The Hanoitimes - After gaining tremendous achievements in attracting foreign direct investment (FDI) inflows in the past years, Vietnam now plans to focus only on high-quality FDI projects in a move to optimize the capital source a spillover effect on the domestic sector.
FDI inflows in Vietnam has increased by nearly 1,000 percent over the last decade, making the country's FDI value per capita exceed the levels recorded in China, India, and all the major ASEAN countries, excluding Malaysia.
According to the Foreign Investment Agency under the Ministry of Planning and Investment (MPI), foreign investors registered to pour US$35.88 billion in Vietnam last year, up 44.4 percent over the previous year. FDI disbursement also saw a record, as it increased 10.8 percent to $17.5 billion.
Education will be among 17 sectors with the most potential for targeted investment.

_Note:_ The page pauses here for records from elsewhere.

===== src/rtl/uart_tx_fifo_if.sv =====
// uart_tx_fifo_if
// Groups the byte-write side, the status flags and the UART transmitter
// handshake of uart_tx_fifo into one bundle.
//   slave  modport : the FIFO itself (takes writes, drives status and tx byte)
//   master modport : the producer / transmitter side that talks to the FIFO
// Signals:
//   wr_en, wr_data  : byte write strobe and data
//   ovf_clr         : clears the sticky overflow flag
//   full, empty     : occupancy flags
//   level           : number of stored bytes (AW+1 bits)
//   overflow        : sticky "a write was dropped" flag
//   new_data        : byte request to the transmitter
//   tx_data         : byte presented to the transmitter
//   donetx          : transmitter frame-complete level
//   busy            : FIFO is feeding the transmitter (state SEND)
interface uart_tx_fifo_if #(
    parameter int DEPTH = 16
);
    localparam int AW = $clog2(DEPTH);

    logic          wr_en;
    logic [7:0]    wr_data;
    logic          ovf_clr;
    logic          full;
    logic          empty;
    logic [AW:0]   level;
    logic          overflow;
    logic          new_data;
    logic [7:0]    tx_data;
    logic          donetx;
    logic          busy;

    modport slave (
        input  wr_en, wr_data, ovf_clr, donetx,
        output full, empty, level, overflow, new_data, tx_data, busy
    );

    modport master (
        output wr_en, wr_data, ovf_clr, donetx,
        input  full, empty, level, overflow, new_data, tx_data, busy
    );
endinterface


===== src/rtl/uart_tx_fifo.sv =====
// uart_tx_fifo
// Byte FIFO in front of a UART transmitter. Bytes are written through the
// bus interface, stored in a circular buffer and handed to the transmitter
// one at a time. A two-state FSM (IDLE/SEND) pops the head whenever the
// transmitter is idle, and pops the next byte on the rising edge of donetx
// so that frames can run back to back.
// Ports:
//   clk : system clock, rising edge
//   rst : synchronous, active-high reset
//   bus : uart_tx_fifo_if.slave (write side, status flags, tx handshake)
module uart_tx_fifo #(
    parameter int DEPTH = 16
) (
    input  logic           clk,
    input  logic           rst,
    uart_tx_fifo_if.slave  bus
);
    localparam int AW = $clog2(DEPTH);

    typedef enum logic [0:0] {
        S_IDLE = 1'b0,
        S_SEND = 1'b1
    } state_t;

    logic [7:0]    r_mem [DEPTH];
    logic [AW-1:0] r_wr_ptr;
    logic [AW-1:0] r_rd_ptr;
    logic [AW:0]   r_level;
    logic          r_full;
    logic          r_empty;
    logic          r_overflow;
    logic          r_donetx_d;
    logic          r_new_data;
    logic [7:0]    r_tx_data;
    logic          r_busy;
    state_t        r_state;

    logic          w_push;
    logic          w_pop;
    logic          w_drop;
    logic          w_done_edge;
    logic [AW:0]   w_level_nxt;

    // Handshake decode: accepted write, dropped write, donetx rising edge, pop.
    // The pop decision uses the registered empty flag, so a write in the same
    // cycle cannot be popped until the following cycle.
    assign w_push      = bus.wr_en & ~r_full;
    assign w_drop      = bus.wr_en &  r_full;
    assign w_done_edge = bus.donetx & ~r_donetx_d;
    assign w_pop       = ~r_empty & ((r_state == S_IDLE) | w_done_edge);

    // Next occupancy; a simultaneous push and pop leaves the level unchanged.
    always_comb begin
        w_level_nxt = r_level;
        case ({w_push, w_pop})
            2'b10:   w_level_nxt = r_level + (AW+1)'(1);
            2'b01:   w_level_nxt = r_level - (AW+1)'(1);
            default: w_level_nxt = r_level;
        endcase
    end

    // Byte storage; contents are not cleared by reset, only the pointers are.
    always_ff @(posedge clk) begin
        if (!rst && w_push) begin
            r_mem[r_wr_ptr] <= bus.wr_data;
        end
    end

    // Pointers, occupancy flags, sticky overflow and donetx delay.
    always_ff @(posedge clk) begin
        if (rst) begin
            r_wr_ptr   <= '0;
            r_rd_ptr   <= '0;
            r_level    <= '0;
            r_full     <= 1'b0;
            r_empty    <= 1'b1;
            r_overflow <= 1'b0;
            r_donetx_d <= 1'b0;
        end else begin
            r_donetx_d <= bus.donetx;
            if (w_push) begin
                r_wr_ptr <= r_wr_ptr + AW'(1);
            end
            if (w_pop) begin
                r_rd_ptr <= r_rd_ptr + AW'(1);
            end
            r_level <= w_level_nxt;
            r_full  <= (w_level_nxt == (AW+1)'(DEPTH));
            r_empty <= (w_level_nxt == (AW+1)'(0));
            // A dropped write wins over a clear in the same cycle.
            if (w_drop) begin
                r_overflow <= 1'b1;
            end else if (bus.ovf_clr) begin
                r_overflow <= 1'b0;
            end
        end
    end

    // Transmit FSM with registered new_data, tx_data and busy.
    always_ff @(posedge clk) begin
        if (rst) begin
            r_state    <= S_IDLE;
            r_new_data <= 1'b0;
            r_tx_data  <= 8'h00;
            r_busy     <= 1'b0;
        end else begin
            case (r_state)
                S_IDLE: begin
                    // donetx edges are ignored here; only occupancy matters.
                    if (!r_empty) begin
                        r_tx_data  <= r_mem[r_rd_ptr];
                        r_new_data <= 1'b1;
                        r_busy     <= 1'b1;
                        r_state    <= S_SEND;
                    end else begin
                        r_new_data <= 1'b0;
                        r_busy     <= 1'b0;
                    end
                end
                S_SEND: begin
                    if (w_done_edge && !r_empty) begin
                        r_tx_data  <= r_mem[r_rd_ptr];
                        r_new_data <= 1'b1;
                    end else if (w_done_edge) begin
                        r_new_data <= 1'b0;
                        r_busy     <= 1'b0;
                        r_state    <= S_IDLE;
                    end
                end
                default: begin
                    r_state    <= S_IDLE;
                    r_new_data <= 1'b0;
                    r_busy     <= 1'b0;
                end
            endcase
        end
    end

    assign bus.full     = r_full;
    assign bus.empty    = r_empty;
    assign bus.level    = r_level;
    assign bus.overflow = r_overflow;
    assign bus.new_data = r_new_data;
    assign bus.tx_data  = r_tx_data;
    assign bus.busy     = r_busy;
endmodule


===== src/flat_wrapper.sv =====
// flat-port wrapper written by rule: the top's interface ports become plain ports
module uart_tx_fifo_flat 
#(
    parameter int DEPTH = 16
)
  (clk, rst, bus_wr_en, bus_wr_data, bus_ovf_clr, bus_donetx, bus_full, bus_empty, bus_level, bus_overflow, bus_new_data, bus_tx_data, bus_busy);
  uart_tx_fifo_if #(.DEPTH(DEPTH)) bus_i ();
  input  logic clk;
  input  logic rst;
  input wire logic [$bits(bus_i.wr_en)-1:0] bus_wr_en;
  input wire logic [$bits(bus_i.wr_data)-1:0] bus_wr_data;
  input wire logic [$bits(bus_i.ovf_clr)-1:0] bus_ovf_clr;
  input wire logic [$bits(bus_i.donetx)-1:0] bus_donetx;
  output wire logic [$bits(bus_i.full)-1:0] bus_full;
  output wire logic [$bits(bus_i.empty)-1:0] bus_empty;
  output wire logic [$bits(bus_i.level)-1:0] bus_level;
  output wire logic [$bits(bus_i.overflow)-1:0] bus_overflow;
  output wire logic [$bits(bus_i.new_data)-1:0] bus_new_data;
  output wire logic [$bits(bus_i.tx_data)-1:0] bus_tx_data;
  output wire logic [$bits(bus_i.busy)-1:0] bus_busy;
  assign bus_i.wr_en = bus_wr_en;
  assign bus_i.wr_data = bus_wr_data;
  assign bus_i.ovf_clr = bus_ovf_clr;
  assign bus_i.donetx = bus_donetx;
  assign bus_full = bus_i.full;
  assign bus_empty = bus_i.empty;
  assign bus_level = bus_i.level;
  assign bus_overflow = bus_i.overflow;
  assign bus_new_data = bus_i.new_data;
  assign bus_tx_data = bus_i.tx_data;
  assign bus_busy = bus_i.busy;
  uart_tx_fifo #(.DEPTH(DEPTH)) u_core (.clk(clk), .rst(rst), .bus(bus_i));
endmodule

===== config.mk =====
export PLATFORM = sky130hd
export DESIGN_NAME = uart_tx_fifo_flat
export DESIGN_NICKNAME = d
export VERILOG_FILES = /design/src/rtl/uart_tx_fifo_if.sv /design/src/rtl/uart_tx_fifo.sv /design/src/flat_wrapper.sv
export SDC_FILE = /design/constraint.sdc
export NUM_CORES = 1
export LEC_CHECK = 0
export CORE_MARGIN = 4
export CORE_UTILIZATION = 57
export DETAILED_ROUTE_END_ITERATION = 6
export DONT_BUFFER_PORTS = 1
export PLACE_DENSITY = 0.82
export SYNTH_ARGS = -nofsm -noshare
export SYNTH_HDL_FRONTEND = slang
export SYNTH_SLANG_ARGS = --single-unit

===== constraint.sdc =====
create_clock -name clk -period 2.7 [get_ports clk]
set_input_delay 0.405 -clock clk [delete_from_list [all_inputs] [get_ports clk]]
set_output_delay 0.405 -clock clk [all_outputs]
set_load 0.02 [all_outputs]

==> After elaboration in Yosys (flattened, before gate mapping) <==
Memory sizes are Yosys's and may differ from the RTL's. A register that Yosys moved wholly into a read port is not among the register bits.
Cells that the tools add are included.
{ "totals": {"ram_bits": 128, "ff_bits": 28, "memories": 1} }
{ "memory_table": {"columns": ["memory", "depth", "word_bits", "rd", "rd_ports_with_merged_regs", "wr", "line", "rtl"], "rows": [
  ["u_core.r_mem", 16, 8, 1, 1, 1, "uart_tx_fifo.sv:25", "logic [7:0] r_mem [DEPTH];"]
]} }
{ "classes": {"reduce_logical": 8, "eq_ne": 8, "n_addsub": 4, "n_mux": 19, "bitwise": 9} }
{ "op_table": {"columns": ["cell", "count"], "rows": [
  ["$mux W8", 2],
  ["$pmux W8 S2", 1],
  ["$mux W1", 10],
  ["$pmux W5 S2", 1],
  ["$add A4 B1 Y4 const B", 2],
  ["$mux W4", 2],
  ["$ne A2 B2 Y1 const B", 4],
  ["$pmux W1 S2", 3],
  ["$add A5 B1 Y5 const B", 1],
  ["$eq A5 B5 Y1 const B", 1],
  ["$logic_not A5 Y1", 1],
  ["$sub A5 B1 Y5 const B", 1],
  ["$and A1 B1 Y1", 4],
  ["$not A1 Y1", 4],
  ["$reduce_and A2 Y1", 2],
  ["$ne A3 B3 Y1 const B", 1],
  ["$eq A2 B1 Y1 const B", 1],
  ["$eq A2 B2 Y1 const B", 1],
  ["$logic_and A1 B1 Y1", 2],
  ["$logic_not A1 Y1", 2],
  ["$reduce_bool A2 Y1", 1],
  ["$or A1 B1 Y1", 1]
]} }

==> Depth between registers and ports, before layout <==
Gate-level depths: netlist of the first run.
{ "depth": {"depth_word": 7, "mapped_depth": 12} }

==> Least setup slack after synthesis of the first run <==
No wires, ideal clock.
{ "synth_path": {"path_kind": "input to register", "startpoint": "input bus_donetx", "endpoint": "register u_core.r_empty (netlist: u_core.bus.empty)", "path_buffers": 2, "setup_slack_ps": 117, "arrival_ps": 2514, "stages": 12, "path_cell_list": "nand2b_1 a21oi_1 buf_2 ha_1 buf_2 xor2_1 ha_1 a21oi_1 mux2i_1 xor2_1 o211ai_1 a21oi_1"} }
{ "synth_between": {"elab_chain_cells": 6} }
{ "synth_lines": {"columns": ["element", "line", "rtl"], "rows": [
  ["start, declared", "flat_wrapper.sv:13", "input wire logic [$bits(bus_i.donetx)-1:0] bus_donetx;"],
  ["$and A1 B1 Y1 *", "uart_tx_fifo.sv:49", "assign w_done_edge = bus.donetx & ~r_donetx_d;"],
  ["$or A1 B1 Y1 *", "uart_tx_fifo.sv:50", "assign w_pop = ~r_empty & ((r_state == S_IDLE) | w_done_edge);"],
  ["$and A1 B1 Y1 *", "uart_tx_fifo.sv:50", null],
  ["$eq A2 B1 Y1 or $eq A2 B2 Y1 (tied branches)", "uart_tx_fifo.sv:55", "case ({w_push, w_pop})"],
  ["$pmux W5 S2 *", "uart_tx_fifo.sv:55", null],
  ["$logic_not A5 Y1 *", "uart_tx_fifo.sv:89", "r_empty <= (w_level_nxt == (AW+1)'(0));"],
  ["end signal, assigned", "uart_tx_fifo.sv:89", null],
  ["end, declared", "uart_tx_fifo.sv:30", "logic r_empty;"]
]} }
Every way passes the cells marked *; elsewhere a longest branch is shown, timed or not.
A chain may end at the register's enable or synchronous reset.

==> Worst setup path after layout of the first run <==
{ "layout_path": {"startpoint": "register u_core.r_donetx_d", "endpoint": "register u_core.r_empty (netlist: u_core.bus.empty)"} }
{ "layout_between": {"elab_chain_cells": 7} }
{ "layout_lines": {"columns": ["element", "line", "rtl"], "rows": [
  ["start, declared", "uart_tx_fifo.sv:32", "logic r_donetx_d;"],
  ["start signal, assigned", "uart_tx_fifo.sv:80", "r_donetx_d <= bus.donetx;"],
  ["$not A1 Y1 *", "uart_tx_fifo.sv:49", null],
  ["$and A1 B1 Y1 *", "uart_tx_fifo.sv:49", null],
  ["$or A1 B1 Y1 *", "uart_tx_fifo.sv:50", null],
  ["$and A1 B1 Y1 *", "uart_tx_fifo.sv:50", null],
  ["$eq A2 B1 Y1 or $eq A2 B2 Y1 (tied branches)", "uart_tx_fifo.sv:55", null],
  ["$pmux W5 S2 *", "uart_tx_fifo.sv:55", null],
  ["$logic_not A5 Y1 *", "uart_tx_fifo.sv:89", null]
]} }
Marks and branches as above.

==> results of run 1 <==
## worst max path at each step
| stage | startpoint | endpoint |
|---|---|---|
| 5_1_grt | u_core.r_donetx_d | u_core.bus.empty |
| 3_5_place_dp | bus_donetx | u_core.bus.empty |
| 3_3_place_gp | bus_donetx | u_core.bus.empty |
| 4_1_cts | u_core.r_donetx_d | u_core.bus.empty |
| 6_report | u_core.r_donetx_d | u_core.bus.empty |
| 2_1_floorplan | bus_donetx | u_core.bus.empty |
## critical path: cells and delay by family, from the launching register on
family | cells | cell delay, ns
AO/OA/AOI/OAI | 4 | 0.77
adder cells (fa/ha/maj) | 2 | 0.60
XOR/XNOR | 2 | 0.36
flip-flops | 1 | 0.30
multiplexers | 1 | 0.24
AND/OR/NAND/NOR | 1 | 0.15
## registers in the layout, indices dropped and copies added (netlist names), 4 cells and up, named ones only
signal / count
u_core.r_wr_ptr: 4
u_core.bus.tx_data: 8
u_core.r_rd_ptr: 4
u_core.r_mem: 128
u_core.bus.level: 5
## repair_timing
action / in CTS / in global routing
gates resized for setup: 0 / 1
endpoints found under the hold margin: 155 / 1
hold buffers: 10 / 1
setup endpoints to repair: 0 / 1
## metrics by stage
| stage | utilization | total power, µW | setup WS (ns) | instances | hold WS (ns) |
|---|---|---|---|---|---|
| 2_1_floorplan | - | 4190 | 0.117 | 363 | 0.440 |
| 3_3_place_gp | 0.598 | 4320 | 0.308 | 497 | 0.448 |
| 3_5_place_dp | 0.598 | 4380 | 0.214 | 497 | 0.471 |
| 4_1_cts | 0.661 | 6760 | 0.166 | 539 | 0.000773 |
| 5_1_grt | 0.662 | 7040 | 0.0477 | 541 | 0.0428 |
| 6_report | 0.662 | 6730 | 0.224 | 541 | 0.0636 |
## layout by cell type, fill, tap and decap left out, types with 2 or more instances in the layout
master,Yosys,routed
edfxtp_1,128,128
nor2_1,44,44
dfxtp_1,32,31
mux4_2,20,20
nand2_1,18,18
a22oi_1,16,16
clkbuf_16,0,16
mux2i_1,13,13
mux4_1,12,12
buf_4,0,12
dlygate4sd3_1,0,11
ha_1,9,8
xor2_1,7,7
a21oi_1,6,6
nor2b_1,6,6
inv_1,4,4
xnor2_1,3,3
bufinv_16,0,3
clkinv_1,0,3
nand2b_1,2,2
nand3b_1,2,2
nand3_1,2,2
nand4_1,2,2
nor3b_1,2,2
clkinvlp_4,0,2
clkinv_2,0,2
clkinv_4,0,2
## metal layers
metal  routed length (µm)  track usage  up-vias
met2                 6060        0.317      155
met4                  180       0.0713        0
met1                 4990        0.280     1686
li1                     -            -     1468
met3                 1030       0.0844       21
met5                    0            0        -
## power groups by stage
| stage | clock [µW] | sequential [µW] | combinational [µW] |
|---|---|---|---|
| 3_5_place_dp | 0 | 3130 | 1250 |
| 2_1_floorplan | 0 | 3080 | 1110 |
| 3_3_place_gp | 0 | 3130 | 1200 |
| 5_1_grt | 2490 | 3100 | 1440 |
| 4_1_cts | 2360 | 3090 | 1310 |
| 6_report | 2330 | 3080 | 1320 |
## cells by family after synthesis
logic type	synth area share
flip-flops	0.708
AND/OR/NAND/NOR	0.0589
multiplexers	0.143
AO/OA/AOI/OAI	0.0364
buffers and inverters	0.0219
XOR/XNOR	0.0138
adder cells (fa/ha/maj)	0.0178
## area by class of cell
class	instances	area [µm²]	share of cell area
antenna	1	2.50	0.000349
clock buffer	18	418	0.0582
clock inverter	14	164	0.0228
inverter	5	18.8	0.00262
multi-input combinational	180	1710	0.239
sequential	160	4490	0.625
tap	140	175	0.0244
timing repair buffer	23	200	0.0279
## cells in the mapped netlist, drive strengths merged
cell type	instances
nor2b	6
a21boi	1
o21a	1
nor4bb	1
inv	5
nand2	18
nor2	44
xnor2	3
nand2b	2
and4b	1
nor3b	2
dfxtp	32
o2111ai	1
or3	1
o211ai	1
clkbuf	6
a21o	1
a21oi	6
a22oi	16
nand3b	2
mux2	1
nor3	1
buf	12
o21ai	2
edfxtp	128
and2	1
nand4	2
nand3	2
ha	9
mux2i	13
a211oi	2
mux4	32
xor2	7
o2111a	1
==> impl_metrics.ini, run 1 <==
[timing]
maxSlewHeadroom = 0.380
rsz0062_at_grt = false
tightest_slew_ns = 0.927
setup_viol = 0
finalHoldViolations = 0
max_freq_ghz = 0.404
slew_viol_final = 0
period_share = 0.917
setup_tns_ns = 0
period_minus_slack_ns = 2.48
fin_skew_ns = 0.00879

[die]
start_util = 0.584
die_w_um = 113
die-area_mm2 = 0.0129
die_h_um = 113
ios = 31
core-area_mm2 = 0.0108
rows = 38

[setup_path]
cp_common_cell = a21oi_1
cp-start-kind = flip-flop
crit_path_top_delay_cell = ha_2
ff2ff_path_depth = 10
r2r_slack_ns = 0.22
required_ns = 3.16
cp_cell_sequence = nand2b_1 -> a21oi_1 -> ha_2 -> xor2_1 -> ha_1 -> a21oi_1 -> mux2i_1 -> xor2_1 -> o211ai_1 -> a21oi_1
cp-end-kind = flip-flop
r2r_start = u_core.r_donetx_d
crit_type = reg2reg
crit_path_max_fanout = 10
r2r-end = u_core.bus.empty
critPathArrivalTime_ns = 2.94
critical_path.max_stage_delay_ns = 0.35

[place]
gp_congestion = 0.782
dp_hpwl_um = 7480
port_buffers = 0
placed_area_mm2 = 0.00648

[pwr]
p_per_area_mw_per_mm2 = 938
power.net_switching_uw = 1880
p_int_uw = 4860
cellLeakagePower_uw = 0.00243
clockPowerShare = 0.346
p_comb_frac = 0.196
seqPwrFrac = 0.458
ir_drop_v = 0.000549
swShare = 0.279

[logic_synthesis]
synth-seq-area-share = 0.708
avgSynthCellArea_um2 = 17.4
ys_types = 42
syn-num-nets = 385
syn_inst = 363
synth_area_leaders = edfxtp_1 (61%), dfxtp_1 (10%), mux4_2 (7.1%), mux4_1 (5.0%), nor2_1 (2.6%)
synth_area_mm2 = 0.00633
synth_area_leader_cell = edfxtp_1
synth.ff_latch_count = 160
synth-warning-count = 0
synth_top_area_share = 0.607

[clocking]
cts_tree = built
clk_pin_slew_ns = 0.06
clk_latency_ns = 0.53
cts_sinks = 160
cts_max_path_buffers = 2
cts_root_buffer = clkbuf_8
cts_max_level = 4
cts_setup_buffers = 0
cts_buffers = 17

[drt]
drc = 0
first_iter_violations = 312
ant_nets = 0
num_vias = 3330
wirelength_um = 12300
wire_per_inst_um = 22.7
viasPerCell = 6.16
dr.pass1.iters = 5

[grt]
grt_usage = 0.209
grt_max_degree = 33
grt-ovfl-total = 0
grt_pass1_wl_um = 19300
first_global_vias = 3328
antenna_found_initial = 1

[finish]
fillers = 678
final_area_mm2 = 0.00718
drive_gt1_frac = 0.163
syn_to_final_growth_pct = 13.3
layout.nets = 409

[hold_path]
hold_path.class = in2reg
min_delay_path_depth = 2
whs_endpoint = u_core.bus.overflow
min_from = bus_ovf_clr

[outcome]
status = finished, final reports clean

[flow_run]
drv_cap = 0
(Power assumes the default switching activity.)
==> run 2: changes to the inputs <==
--- a/config.mk
+++ b/config.mk
@@ -5,11 +5,13 @@
 export SDC_FILE = /design/constraint.sdc
 export NUM_CORES = 1
 export LEC_CHECK = 0
+export ABC_CLOCK_PERIOD_IN_PS = 2700
 export CORE_MARGIN = 4
 export CORE_UTILIZATION = 57
 export DETAILED_ROUTE_END_ITERATION = 6
 export DONT_BUFFER_PORTS = 1
 export PLACE_DENSITY = 0.82
+export RECOVER_POWER = 25
 export SYNTH_ARGS = -nofsm -noshare
 export SYNTH_HDL_FRONTEND = slang
 export SYNTH_SLANG_ARGS = --single-unit
==> results of run 2 <==
Final layout, timing and power as in run 1 (identical DEF).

With its improved position in the region and the world as well as its attractive business climate, Vietnam is clearly an appealing destination for foreign investors. Together with the recovery of the world's economy, experts said Vietnam's FDI inflows will continue to keep advancing at least until 2020.
However, processing and manufacturing, which create low added value, wages, and weak spillover effects, have been dominating the country's FDI scene with huge total investment value.
Large-scale FDI businesses are not those from the EU or US, in contrast, most of them are from Asia, economist Nguyen Minh Phong said, adding that some of the projects caused negative impacts on the environment, such as the Formosa incident in April 2016.
The FDI sector's role in promoting the domestic economic sector has also fallen far short of expectations, Chairman of Vietnam Association of Foreign Invested Enterprises Nguyen Mai said, adding that Vietnamese firms still have very modest positions in the global supply chain.
Mai took the textile and garment industry as an example, where domestic firms continued to participate mainly in low-added value stages despite the sector's exports reaching $31 billion in 2017. A similar story was repeated in mobile phones production, he added.
Wim Douw from the World Bank Group's Trade and Competitiveness Global Practice said Vietnam has drawn more and more investments over the past 30 years because of the country's strengths in terms of cheap labor costs and preferential policies. However, Vietnam's socio-economic position has completely changed and the spillover effect of FDI on the domestic sector has not been high.
New FDI strategy
"It is time for Vietnam to control or say no to FDI projects with too small scale," Mai said, adding that FDI quality was the most important factor and its impact on the domestic enterprises was an indicator.
Investment Minister Nguyen Chi Dung also affirmed that Vietnam would not attract FDI at all cost. Rather, it will facilitate projects based on high technology, source technology, and a high added value.
It will also seek to lure large projects of transnational corporations, which are strong enough to promote the development of the domestic economic sector and of support industries by connecting FDI enterprises with domestic ones, he said, adding that this requires consistent cooperation between relevant authorities and localities.
Under the move, MPI, with supports from the World Bank, is mapping out a new draft strategy for attracting FDI in the 2018-2023 period, targeting to identify priority sectors in order to attract high-quality FDI and create a spillover effect on the economy with focus on high-tech, environmentally friendly, low-energy consuming and renewable energy projects.
The strategy identifies 17 sectors with the most potential for targeted investment in addition to enhancing connectivity between FDI businesses and domestic companies. Among them are education and healthcare, pharmaceuticals and high-tech equipment and transportation.